Hands up, don't shoot. It will be a chant that will live and should live. It will be a chant that should teach us all to seek peace even when peace is an uphill fight.

The chant became well known since the Aug. 9 police shooting of an unarmed 18-year-old in the middle of a Ferguson, Mo., street. Police Officer Darren Wilson, 28, killed the unarmed Michael Brown, firing at least six shots. Some eyewitnesses said Brown was shot as he held his hands in the air and moved away from the officer after a struggle at the police car. Police said Brown attacked Wilson as the officer sat in his patrol car. Then as Brown moved away, the officer said he charged at him. The fatal bullet struck Brown in the top of his head. The shooting triggered days of sometimes violent protests, looting and a police response criticized as militaristic.

On Monday, a St. Louis grand jury announced that it had not returned an indictment against the officer.

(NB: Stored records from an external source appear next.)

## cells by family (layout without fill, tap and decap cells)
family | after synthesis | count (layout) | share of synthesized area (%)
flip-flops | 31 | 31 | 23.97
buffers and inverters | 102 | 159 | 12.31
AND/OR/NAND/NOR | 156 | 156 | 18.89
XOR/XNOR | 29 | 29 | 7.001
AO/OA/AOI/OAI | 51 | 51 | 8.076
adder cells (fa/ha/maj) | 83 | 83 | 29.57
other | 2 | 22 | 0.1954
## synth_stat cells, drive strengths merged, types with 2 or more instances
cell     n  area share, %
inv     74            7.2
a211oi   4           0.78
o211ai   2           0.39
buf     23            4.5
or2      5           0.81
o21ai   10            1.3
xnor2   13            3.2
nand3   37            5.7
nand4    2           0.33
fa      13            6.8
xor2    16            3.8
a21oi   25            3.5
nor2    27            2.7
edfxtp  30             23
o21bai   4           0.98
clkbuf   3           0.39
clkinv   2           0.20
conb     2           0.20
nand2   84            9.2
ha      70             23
==> config.mk <==
export PLATFORM = sky130hd
export DESIGN_NAME = ghru_front
export DESIGN_NICKNAME = d
export VERILOG_FILES = /design/src/rtl/ghru_pkg.sv /design/src/rtl/ghru_front.sv
export SDC_FILE = /design/constraint.sdc
export NUM_CORES = 1
export LEC_CHECK = 0
export BUFFER_PORTS_ARGS = -buffer_cell sky130_fd_sc_hd__buf_2
export CORE_MARGIN = 2
export CORE_UTILIZATION = 50
export CTS_CLUSTER_DIAMETER = 60
export DETAILED_ROUTE_END_ITERATION = 10
export GPL_TIMING_DRIVEN = 0
export PLACE_DENSITY = 0.73
export SLEW_MARGIN = 30
export SYNTH_ARGS = -nofsm -noshare
export SYNTH_HDL_FRONTEND = slang
export SYNTH_SLANG_ARGS = --single-unit
==> constraint.sdc <==
create_clock -name clk_i -period 3.1 [get_ports clk_i]
set_input_delay 0.31 -clock clk_i [delete_from_list [all_inputs] [get_ports clk_i]]
set_output_delay 0.31 -clock clk_i [all_outputs]
set_load 0.02 [all_outputs]
==> src/rtl/ghru_pkg.sv <==
package ghru_pkg;

  localparam int N_RESTART = 64;
  localparam int IDX_W     = $clog2(N_RESTART);
  localparam int CNT_W     = $clog2(N_RESTART + 1);
  localparam int ENTRY_W   = 7;

  typedef enum logic [1:0] {
    ST_OK      = 2'd0,
    ST_NOSTART = 2'd1,
    ST_OVER    = 2'd2,
    ST_ZERO    = 2'd3
  } status_e;

  localparam logic OP_START = 1'b0;

  typedef enum logic [1:0] {
    K_START,
    K_ELEM,
    K_LAST
  } kind_e;

  typedef struct packed {
    logic               op;
    logic signed [31:0] value;
    logic               last;
  } item_t;

  typedef struct packed {
    logic signed [31:0]   r_entry;
    logic [ENTRY_W-1:0]   entry_index;
    logic signed [31:0]   beta_out;
    logic [30:0]          residual;
    logic                 column_done;
    logic [1:0]           status;
  } result_t;

  // classified item handed from front to back
  typedef struct packed {
    logic               vld;
    kind_e              kind;
    logic signed [31:0] value;
  } work_t;

  // round half up at bit 30, then saturate to 32 bits
  function automatic logic signed [31:0] rnd_sat(input logic signed [65:0] acc);
    logic signed [65:0] w;
    logic signed [65:0] sh;
    w  = acc + 66'sd536870912;
    sh = w >>> 30;
    if (sh > 66'sd2147483647) begin
      rnd_sat = 32'sh7fffffff;
    end else if (sh < -66'sd2147483648) begin
      rnd_sat = 32'sh80000000;
    end else begin
      rnd_sat = sh[31:0];
    end
  endfunction

  function automatic logic [30:0] abs_sat31(input logic signed [31:0] v);
    logic [31:0] n;
    n = -v;
    if (v == 32'sh80000000) begin
      abs_sat31 = '1;
    end else if (v[31]) begin
      abs_sat31 = n[30:0];
    end else begin
      abs_sat31 = v[30:0];
    end
  endfunction

endpackage

==> src/rtl/ghru_front.sv <==
module ghru_front (
  input  logic            clk_i,
  input  logic            rst_ni,
  input  logic            push,
  output logic            full,
  input  ghru_pkg::item_t item_i,
  output ghru_pkg::work_t work_o,
  input  logic            take_i
);

  ghru_pkg::work_t ent_q [2];
  logic            wp_q, rp_q;
  logic [1:0]      cnt_q;
  ghru_pkg::kind_e kind;
  logic            wr, rd;

  assign full = (cnt_q == 2'd2);
  assign wr   = push && !full;
  assign rd   = take_i && (cnt_q != 2'd0);

  always_comb begin
    if (item_i.op == ghru_pkg::OP_START) begin
      kind = ghru_pkg::K_START;
    end else if (item_i.last) begin
      kind = ghru_pkg::K_LAST;
    end else begin
      kind = ghru_pkg::K_ELEM;
    end
  end

  always_comb begin
    work_o     = ent_q[rp_q];
    work_o.vld = (cnt_q != 2'd0);
  end

  always_ff @(posedge clk_i or negedge rst_ni) begin
    if (!rst_ni) begin
      wp_q  <= 1'b0;
      rp_q  <= 1'b0;
      cnt_q <= 2'd0;
    end else begin
      if (wr) begin
        wp_q <= !wp_q;
      end
      if (rd) begin
        rp_q <= !rp_q;
      end
      cnt_q <= cnt_q + {1'b0, wr} - {1'b0, rd};
    end
  end

  always_ff @(posedge clk_i) begin
    if (wr) begin
      ent_q[wp_q] <= '{vld: 1'b1, kind: kind, value: item_i.value};
    end
  end

endmodule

Now, what's next in Ferguson, Mo.?

Will there be a civil rights case filed? Will U.S. Attorney General Eric Holder ramp up his federal investigation? Will more people die? Will the community burn? Or will healing eventually begin?

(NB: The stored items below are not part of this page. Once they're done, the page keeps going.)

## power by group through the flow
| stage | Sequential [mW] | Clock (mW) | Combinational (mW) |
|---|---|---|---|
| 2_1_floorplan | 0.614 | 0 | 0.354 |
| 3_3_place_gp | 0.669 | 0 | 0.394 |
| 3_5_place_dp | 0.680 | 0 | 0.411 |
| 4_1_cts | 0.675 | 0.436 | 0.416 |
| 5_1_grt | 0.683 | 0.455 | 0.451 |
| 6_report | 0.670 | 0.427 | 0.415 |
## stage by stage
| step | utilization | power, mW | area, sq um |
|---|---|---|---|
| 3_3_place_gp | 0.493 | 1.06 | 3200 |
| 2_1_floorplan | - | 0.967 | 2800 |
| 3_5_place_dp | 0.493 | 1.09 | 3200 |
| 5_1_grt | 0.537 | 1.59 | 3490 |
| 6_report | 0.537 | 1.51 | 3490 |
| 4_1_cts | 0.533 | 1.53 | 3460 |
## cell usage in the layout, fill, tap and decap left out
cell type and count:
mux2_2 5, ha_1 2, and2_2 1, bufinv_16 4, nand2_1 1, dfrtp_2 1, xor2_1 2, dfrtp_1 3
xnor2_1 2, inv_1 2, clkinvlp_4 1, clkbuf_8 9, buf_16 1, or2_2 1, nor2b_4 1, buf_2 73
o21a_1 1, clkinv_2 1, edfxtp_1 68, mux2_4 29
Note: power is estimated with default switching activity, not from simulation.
File: src/design/bppe_pkg.sv
// Package: shared types and constants of the beat phase pulse envelope.
package bppe_pkg;

  localparam int unsigned TempoW = 24;
  localparam int unsigned RateW  = 20;
  localparam int unsigned FrameW = 32;
  localparam int unsigned WinW   = 40;
  localparam int unsigned DvdW   = 40;

  localparam logic [TempoW-1:0] TempoReset = 24'd30720;
  localparam logic [RateW-1:0]  RateReset  = 20'd48000;
  // seconds per minute times the Q8 scale of the tempo
  localparam logic [DvdW-1:0]   BeatScale  = 40'd15360;
  localparam logic [7:0]        LevelMax   = 8'd255;

  // register indexes
  localparam logic [1:0] CfgTempo    = 2'd0;
  localparam logic [1:0] CfgRate     = 2'd1;
  localparam logic [1:0] CfgDownbeat = 2'd2;

  typedef enum logic [2:0] {
    DerIdle = 3'b001,
    DerDivA = 3'b010,
    DerDivB = 3'b100
  } bppe_der_state_e;

  // classified item between front and back
  typedef struct packed {
    logic [FrameW-1:0] since;
    logic              pv;
    logic              ok;
  } bppe_item_t;

  // derived timing handed to front and back
  typedef struct packed {
    logic              busy;
    logic [FrameW-1:0] fpb;
    logic [FrameW-1:0] downbeat;
    logic [WinW-1:0]   window;
    logic [WinW-2:0]   half;
  } bppe_cfg_t;

endpackage

File: src/design/bppe_in_if.sv
// Interface: input channel carrying one song frame word.
interface bppe_in_if;
  logic        valid;
  logic        ready;
  logic [31:0] frame_position;
  modport source (output valid, output frame_position, input ready);
  modport sink (input valid, input frame_position, output ready);
endinterface

File: src/design/bppe_front.sv
// Module: front stage that takes frame words and classifies them against the downbeat.
module bppe_front (
  input  logic                 clk_i,
  input  logic                 rst_ni,
  bppe_in_if.sink              in_s,
  input  bppe_pkg::bppe_cfg_t  cfg_i,
  input  logic                 space_i,
  output logic                 push_o,
  output bppe_pkg::bppe_item_t item_o
);

  logic                 valid_q;
  bppe_pkg::bppe_item_t item_q;
  bppe_pkg::bppe_item_t item_d;
  logic                 take;

  assign push_o     = valid_q && space_i;
  assign in_s.ready = !cfg_i.busy && (!valid_q || space_i);
  assign take       = in_s.valid && in_s.ready;
  assign item_o     = item_q;

  // classify the incoming frame
  always_comb begin
    item_d.ok    = cfg_i.fpb != '0;
    item_d.pv    = item_d.ok && (in_s.frame_position >= cfg_i.downbeat);
    item_d.since = item_d.pv ? in_s.frame_position - cfg_i.downbeat : '0;
  end

  always_ff @(posedge clk_i or negedge rst_ni) begin
    if (!rst_ni) begin
      valid_q <= 1'b0;
    end else if (take) begin
      valid_q <= 1'b1;
    end else if (push_o) begin
      valid_q <= 1'b0;
    end
  end

  always_ff @(posedge clk_i) begin
    if (take) begin
      item_q <= item_d;
    end
  end

endmodule

File: src/flat_wrapper.sv
// flat-port wrapper written by rule: the top's interface ports become plain ports
module bppe_front_flat 
  (clk_i, rst_ni, cfg_i, space_i, push_o, item_o, in_s_valid, in_s_frame_position, in_s_ready);
  bppe_in_if in_s_i ();
  input  logic clk_i;
  input  logic rst_ni;
  input  bppe_pkg::bppe_cfg_t cfg_i;
  input  logic space_i;
  output logic push_o;
  output bppe_pkg::bppe_item_t item_o;
  input wire logic [$bits(in_s_i.valid)-1:0] in_s_valid;
  input wire logic [$bits(in_s_i.frame_position)-1:0] in_s_frame_position;
  output wire logic [$bits(in_s_i.ready)-1:0] in_s_ready;
  assign in_s_i.valid = in_s_valid;
  assign in_s_i.frame_position = in_s_frame_position;
  assign in_s_ready = in_s_i.ready;
  bppe_front u_core (.clk_i(clk_i), .rst_ni(rst_ni), .in_s(in_s_i), .cfg_i(cfg_i), .space_i(space_i), .push_o(push_o), .item_o(item_o));
endmodule
## config.mk

```make
export PLATFORM = sky130hd
export DESIGN_NAME = bppe_derive
export DESIGN_NICKNAME = d
export VERILOG_FILES = /design/src/design/bppe_pkg.sv /design/src/design/bppe_derive.sv
export SDC_FILE = /design/constraint.sdc
export NUM_CORES = 1
export LEC_CHECK = 0
export ABC_AREA = 1
export BUFFER_PORTS_ARGS = -buffer_cell sky130_fd_sc_hd__buf_2
export CAP_MARGIN = 40
export CORE_MARGIN = 4
export CORE_UTILIZATION = 30
export DETAILED_ROUTE_END_ITERATION = 16
export PLACE_DENSITY = 0.55
export SYNTH_ARGS = -nofsm -noshare
export SYNTH_HDL_FRONTEND = slang
export SYNTH_SLANG_ARGS = --single-unit
```

## constraint.sdc

```tcl
create_clock -name clk_i -period 6.1 [get_ports clk_i]
set_clock_uncertainty 0.2 [all_clocks]
set_input_delay 1.83 -clock clk_i [delete_from_list [all_inputs] [get_ports clk_i]]
set_output_delay 1.83 -clock clk_i [all_outputs]
set_load 0.02 [all_outputs]
```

The answers affect much more than Ferguson. Because Ferguson is everywhere.

With tensions over race and police actions (with or without use of militarized gear on the streets) and distrust of authority, Ferguson is a microcosm of every community in America.

Every community has race-relations and/or class-based tensions, and many American communities have experiences with grand juries that almost never indict police officers - no matter how egregious the officers' actions.

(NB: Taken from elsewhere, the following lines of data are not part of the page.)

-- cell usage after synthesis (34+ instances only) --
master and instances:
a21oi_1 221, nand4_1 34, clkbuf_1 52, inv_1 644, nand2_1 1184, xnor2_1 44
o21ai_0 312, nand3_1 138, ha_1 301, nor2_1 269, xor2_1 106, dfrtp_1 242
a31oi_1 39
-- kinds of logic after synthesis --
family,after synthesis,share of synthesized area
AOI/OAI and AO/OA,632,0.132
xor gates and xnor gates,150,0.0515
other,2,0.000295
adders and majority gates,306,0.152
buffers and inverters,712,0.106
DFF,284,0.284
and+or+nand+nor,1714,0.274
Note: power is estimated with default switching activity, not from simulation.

Chattanooga is no different.

Remember Adam Tatum? Tatum, with cocaine in his system, kicked a door at Chattanooga's Salvation Army federal prisoner halfway house and brandished a knife in June 2013. Responding officers put Tatum on the floor and struck him more than 40 times with a baton, shocked him with a Taser, sprayed him with Mace and punched him in the face a number of times before - with multiple breaks to both legs including a compound fracture - Tatum was handcuffed. Even after he was handcuffed and sitting outside, an officer walked over to him, yelled at him and kicked him over.

The officers were not charged, but eventually they were fired after a surveillance video was released to the public. A Hamilton County grand jury declined to indict them. A judge ordered the officers reinstated, but the city refused, settling with them instead.

Clearly the problem isn't simply one just of police enforcement. If so, the tanks and gas bombs deployed against Ferguson protesters - peaceful and not-so-peaceful - would have stopped problems, not escalated them.

The problem actually is one of human respect, equal representation and equal justice.

In Ferguson, a town of 21,000 people who are 69 percent black, there was only one black council member, and the 55-member police force included only about five officers of color.

Now the aftermath comes with tensions heightened still more. Perhaps most horrifying was the recent news that someone posted on a St. Louis Cop talk blog and urged St. Louis residents to arm themselves.

Add to that reports that Ku Klux Klan leaders handed out fliers in Ferguson threatening "lethal force" against protesters. Businesses in Ferguson began boarding up their storefronts days ago, and local gun retailers said sales had skyrocketed.

Ferguson already has shown us the worst about racial and social distrust.

Let's hope and pray that now it can show the nation the best about healing.